Study material:

`src/rtl/game_pkg.sv`:
```
// game_pkg: shared state encoding, screen limits and per-stage start positions for stage_sequencer
package game_pkg;
  typedef enum logic [2:0] {
    TITLE = 3'd0,
    LOAD  = 3'd1,
    PLAY  = 3'd2,
    PAUSE = 3'd3,
    HIT   = 3'd4,
    CLEAR = 3'd5,
    OVER  = 3'd6,
    WIN   = 3'd7
  } state_t;
  localparam int MAX_STAGES   = 16;
  localparam int SCREEN_H_MAX = 319;
  localparam int SCREEN_V_MAX = 239;
  localparam int POS_MIN      = 20;
  typedef struct packed {
    logic [9:0] h_cy;
    logic [9:0] v_cy;
    logic [9:0] h_mon;
    logic [9:0] v_mon;
  } pos_t;
  localparam pos_t [0:MAX_STAGES-1] INIT_TAB = {
    {10'd20,  10'd20,  10'd300, 10'd220},
    {10'd36,  10'd28,  10'd284, 10'd212},
    {10'd52,  10'd36,  10'd268, 10'd204},
    {10'd68,  10'd44,  10'd252, 10'd196},
    {10'd84,  10'd52,  10'd236, 10'd188},
    {10'd100, 10'd60,  10'd220, 10'd180},
    {10'd116, 10'd68,  10'd204, 10'd172},
    {10'd132, 10'd76,  10'd188, 10'd164},
    {10'd148, 10'd84,  10'd172, 10'd156},
    {10'd164, 10'd92,  10'd156, 10'd148},
    {10'd180, 10'd100, 10'd140, 10'd140},
    {10'd196, 10'd108, 10'd124, 10'd132},
    {10'd212, 10'd116, 10'd108, 10'd124},
    {10'd228, 10'd124, 10'd92,  10'd116},
    {10'd244, 10'd132, 10'd76,  10'd108},
    {10'd260, 10'd140, 10'd60,  10'd100}
  };
endpackage

```
`src/rtl/stage_init_rom.sv`:
```
// stage_init_rom: combinational lookup of player/monster start positions for a stage
module stage_init_rom
  import game_pkg::*;
(
  input  logic [3:0] stage,
  output pos_t       pos
);
  assign pos = INIT_TAB[stage];
endmodule

```
`src/rtl/stage_sequencer.sv`:
```
// stage_sequencer: game-flow FSM (title/load/play/pause/hit/clear/over/win); INVINCIBLE_FRAMES_EN adds post-respawn immunity
module stage_sequencer
  import game_pkg::*;
#(
  parameter int NUM_STAGES   = 4,
  parameter int LIVES_INIT   = 3,
  parameter int HIT_TICKS    = 30,
  parameter int IFRAME_TICKS = 60
) (
  input  logic       clk,
  input  logic       rst,
  input  logic       SPACE_signal,
  input  logic       frame_tick,
  input  logic       collide,
  input  logic       goal,
  output logic [2:0] state,
  output logic [3:0] stage,
  output logic [1:0] lives,
  output logic       load,
  output logic       move_en,
  output logic       invuln,
  output logic [9:0] init_pos_h_CY,
  output logic [9:0] init_pos_v_CY,
  output logic [9:0] init_pos_h_mon,
  output logic [9:0] init_pos_v_mon
);
  state_t      state_q, state_n;
  logic [3:0]  stage_n;
  logic [1:0]  lives_n;
  logic [15:0] hit_cnt;
  logic        space_d, space_rise, hit_done;
  pos_t        rom_pos, pos_q;
  stage_init_rom u_rom (.stage(stage_n), .pos(rom_pos));
  assign space_rise     = SPACE_signal & ~space_d;
  assign hit_done       = frame_tick && hit_cnt == 16'(HIT_TICKS - 1);
  assign state          = state_q;
  assign load           = state_q == LOAD;
  assign move_en        = state_q == PLAY;
  assign init_pos_h_CY  = pos_q.h_cy;
  assign init_pos_v_CY  = pos_q.v_cy;
  assign init_pos_h_mon = pos_q.h_mon;
  assign init_pos_v_mon = pos_q.v_mon;
  // next state, stage and lives decisions
  always_comb begin
    state_n = state_q;
    stage_n = stage;
    lives_n = lives;
    case (state_q)
      TITLE: state_n = space_rise ? LOAD : TITLE;
      LOAD:  state_n = PLAY;
      PLAY:
        if (collide && !invuln) begin
          state_n = HIT;
          lives_n = lives == 2'd0 ? 2'd0 : lives - 2'd1;
        end else if (goal) state_n = CLEAR;
        else if (space_rise) state_n = PAUSE;
      PAUSE: state_n = space_rise ? PLAY : PAUSE;
      HIT:   if (hit_done) state_n = lives == 2'd0 ? OVER : LOAD;
      CLEAR:
        if (space_rise) begin
          if (stage == 4'(NUM_STAGES - 1)) state_n = WIN;
          else begin
            state_n = LOAD;
            stage_n = stage + 4'd1;
          end
        end
      default:
        if (space_rise) begin
          state_n = TITLE;
          stage_n = 4'd0;
          lives_n = 2'(LIVES_INIT);
        end
    endcase
  end
  // state, progress, hit timer and start-position registers
  always_ff @(posedge clk) begin
    if (rst) begin
      state_q <= TITLE;
      stage   <= 4'd0;
      lives   <= 2'(LIVES_INIT);
      space_d <= 1'b1;
      hit_cnt <= 16'd0;
      pos_q   <= INIT_TAB[0];
    end else begin
      state_q <= state_n;
      stage   <= stage_n;
      lives   <= lives_n;
      space_d <= SPACE_signal;
      hit_cnt <= state_q != HIT ? 16'd0 : frame_tick ? hit_cnt + 16'd1 : hit_cnt;
      pos_q   <= rom_pos;
    end
  end
`ifdef INVINCIBLE_FRAMES_EN
  logic [15:0] iframe_cnt;
  // immunity window armed on respawn, counted down only while playing
  always_ff @(posedge clk) begin
    if (rst) begin
      invuln     <= 1'b0;
      iframe_cnt <= 16'd0;
    end else if (state_n == LOAD) begin
      invuln     <= state_q == HIT;
      iframe_cnt <= 16'd0;
    end else if (state_q == PLAY && invuln && frame_tick) begin
      invuln     <= iframe_cnt != 16'(IFRAME_TICKS - 1);
      iframe_cnt <= iframe_cnt + 16'd1;
    end
  end
`else
  assign invuln = IFRAME_TICKS < 0;
`endif
endmodule

```
`config.mk`:
```
export PLATFORM = sky130hd
export DESIGN_NAME = stage_sequencer
export DESIGN_NICKNAME = d
export VERILOG_FILES = /design/src/rtl/game_pkg.sv /design/src/rtl/stage_init_rom.sv /design/src/rtl/stage_sequencer.sv
export SDC_FILE = /design/constraint.sdc
export NUM_CORES = 1
export LEC_CHECK = 0
export ABC_AREA = 1
export CORE_MARGIN = 4
export CORE_UTILIZATION = 40
export DETAILED_ROUTE_END_ITERATION = 10
export DONT_BUFFER_PORTS = 1
export GPL_ROUTABILITY_DRIVEN = 1
export RECOVER_POWER = 25
export REMOVE_ABC_BUFFERS = 1
export SYNTH_ARGS = -nofsm -noshare
export SYNTH_HDL_FRONTEND = slang
export SYNTH_HIERARCHICAL = 1
export SYNTH_SLANG_ARGS = --single-unit
```
`constraint.sdc`:
```
create_clock -name clk -period 5 [get_ports clk]
set_input_delay 0.75 -clock clk [delete_from_list [all_inputs] [get_ports clk]]
set_output_delay 0.75 -clock clk [all_outputs]
set_load 0.005 [all_outputs]
```
Word level (Yosys, flattened, before mapping)
Memories as Yosys holds them, arrays and structs flattened. A register that Yosys moved wholly into a read port is not among the register bits. Index checks and enable logic that the tools add are counted.

Add/subtract/negate cells: 3. Equality and inequality tests: 12. Muxes and demuxes: 19. Bitwise logic cells: 4. Reductions and logical operators: 10.

Operators by type and width (number): $mux 3 (8); $pmux 3 s6 (1); $add 16x1->16 const B (1); $eq 16x5->1 const B (1); $mux 4 (3); $reduce_or 5->1 (2); $pmux 4 s2 (1); $eq 3x2->1 const B (2); $eq 3x3->1 const B (2); $mux 2 (3); $ne 2x2->1 const B (3); $reduce_bool 6->1 (1); $not 4->5 (1); $add 4x1->4 const B (1); $eq 4x2->1 const B (1); $ne 4x3->1 const B (1); $pmux 2 s2 (1); $reduce_and 4->1 (1); $eq 3x1->1 const B (1); $logic_not 3->1 (1); $ne 3x3->1 const B (1); $reduce_and 3->1 (1); $logic_not 2->1 (1); $mux 1 (2); other kinds (6) (7).

Bits in registers: 26. Bits in read-only memories: 640. Input bits: 6. Output and inout port bits: 52. Word-level logic and storage cells: 54. Memories kept: 1.

Memory list: (name not given) (words 16, width 40, read ports 1, clocked after memory_dff 1, write ports 0, line stage_init_rom.sv:8) `assign pos = INIT_TAB[stage];`.

Longest topological paths before layout
Depth in word-level cells: 6. Depth in mapped cells: 13. Depth with buffers taken out: 13.

Modules after synthesis
Netlist, hierarchy kept.

Modules (own cells, without submodules): stage_sequencer (times used 1, cells an instance 348, area each 2642.5 sq um, sequential area each 1321.3 sq um); stage_init_rom (times used 1, cells an instance 60, area each 399.1 sq um, sequential area each 0.0 sq um).

Least setup slack after synthesis
Ideal clock, no wire load.

Path type: input to register. Start: input SPACE_signal. End: register init_pos_v_CY[4] (netlist name). Library setup time: 0.123 ns. Arrival: 2.452 ns. Required time: 4.877 ns. Slack: 2.425 ns. Stages: 10. Buffers on the path: 1. Path through: nand2_1 > inv_1 > o21bai_1 > nand2_1 > nand2_1 > inv_1 > ha_1 > or2_2 > buf_4 > or2_2.

Cells in the longest elaborated chain, start to end: 4. Elaborated cells on any way between the ends: 5. Classes of those cells: 3 x mux; 2 x bitwise.

RTL lines: start, declared (line stage_sequencer.sv:12) `input logic SPACE_signal,`; $and 1x1->1 (*) (line stage_sequencer.sv:34) `assign space_rise = SPACE_signal & ~space_d;`; $mux 4 (on tied branches) (line stage_sequencer.sv:68, stage_sequencer.sv:60); $pmux 4 s2 (*) (line stage_sequencer.sv:48) `case (state_q)`; net stage_n[2] (line stage_sequencer.sv:28) `logic [3:0] stage_n;`; $not 4->5 (implied by the code) (*) (line stage_init_rom.sv:8).

The timed path passes the listed nets; every way through them passes the cells marked *. A chain may end at the register's enable or synchronous reset.

Final worst setup path
Start: input SPACE_signal. End: register init_pos_v_mon[4] (netlist name).

Cells in the longest elaborated chain, start to end: 4. Elaborated cells on any way between the ends: 5. Classes of those cells: 3 x mux; 2 x bitwise.

RTL lines (line): $and 1x1->1 (*) (stage_sequencer.sv:34); $mux 4 (on tied branches) (stage_sequencer.sv:68, stage_sequencer.sv:60); $pmux 4 s2 (*) (stage_sequencer.sv:48); net stage_n[2] (stage_sequencer.sv:28); $not 4->5 (implied by the code) (*) (stage_init_rom.sv:8).

Marked as above.

==> impl_metrics.toml <==
[critical_path]
critical_path.startpoint = "SPACE_signal"
r2r-start = "stage[0]$_SDFF_PP0_"
worst_path_max_delay_cell = "nand2_1"
worst-path-buf-inv = 2
slowest_delay_ps = 300
required_ps = 5230
ff2ff_setup_slack_ps = 2690
crit_chain = "nand2_1 > inv_1 > o21bai_1 > nand2_1 > nand2_1 > inv_1 > ha_1 > or2_2 > or2_2"
crit_type = "in2reg"
cp_top_family = "simple AND/OR/NAND/NOR gates"
crit_fanout = 12
startpoint_type = "primary input"
critPathCaptureType = "flop"
path_common_cell = "nand2_1"
worstPathArrival_ps = 2560

[floorplan]
core_area_mm2 = 0.00733
rows = 31
die_area_mm2 = 0.00906
die_x_um = 95.2
dieHeight_um = 95.2
ioPinCount = 58
start_util_pct = 41.5

[outcome]
run_status = "finished, final reports clean"

[layout]
antenna_cells = 0
fin_area_mm2 = 0.00326
final_cell_mix = "inv_1 (69), dfxtp_1 (66), nor2_1 (63), nand2_1 (63), conb_1 (21)"
drive_above_1_share_pct = 11.5
layout.nets = 418
final_common_cell = "inv_1"
areaGrowthSynthToFinish_pct = 7.20

[sta]
finalSetupTns_ps = 0
hold_viol = 0
final.setup_skew_ps = 9.81
setup_viol = 0
fin_crit_ps = 2330
slew_viol_final = 0
max_slew_margin_pct = 62.4
grt_setup_unrepaired = "no"
timing.final.crit_share_pct = 46.6
fmax_mhz = 430
worst_slew_pin_slew_ps = 562

[synth]
synthesis.area_mm2 = 0.00304
syn_inst = 408
yosysSeqAreaShare_pct = 43.4
yosysWarnings = 6
ys_ff_latch = 66
syn_area_per_cell_um2 = 7.46
synth_cell_type_count = 33

[placed_design]
portBuffers = 0
placed_area_mm2 = 0.00300
post-dp-hpwl_um = 3850
gp_congestion = 0.768

[route]
wl_per_cell_um = 10.7
drt_iter0_drc = 74
drc = 0
final_antenna_net_count = 0
drt_wl_total_um = 5420
vias = 2210
first_pass_iters = 4
post_drt_via_cell_ratio = 4.37

[global_route]
grt_max_degree = 50
grt_pass1_wl_um = 9110
first_global_vias = 2049
grt-ovfl-total = 0
grt.total_usage_pct = 12.9
antenna_found_initial = 0

[clock_network]
cts_htree_levels = 3
cts-root-buf = "clkbuf_8"
hold_buffers = 0
tritoncts = "built"
insertion_delay_ps = 340
post_cts_resized = 0
clk_pin_slew_ps = 80
post-cts-setup-buffer-count = 0
clock_path_buffers = 2
clock-sinks = 66
tritoncts.num_buffers = 9

[power_and_ir_drop]
p_total_uw = 1160
max-vdd-ir-drop_mv = 0.186
p_leak_uw = 0.00136
power_density_mw_per_mm2 = 357

[min_path]
holdCritStartpoint = "rst"
hp-class = "in2reg"

[run]
maxCapViolCount = 0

Exercise directions:
Give a count of the lines above that include the word "constraint", and add nothing to it.

Task response:
2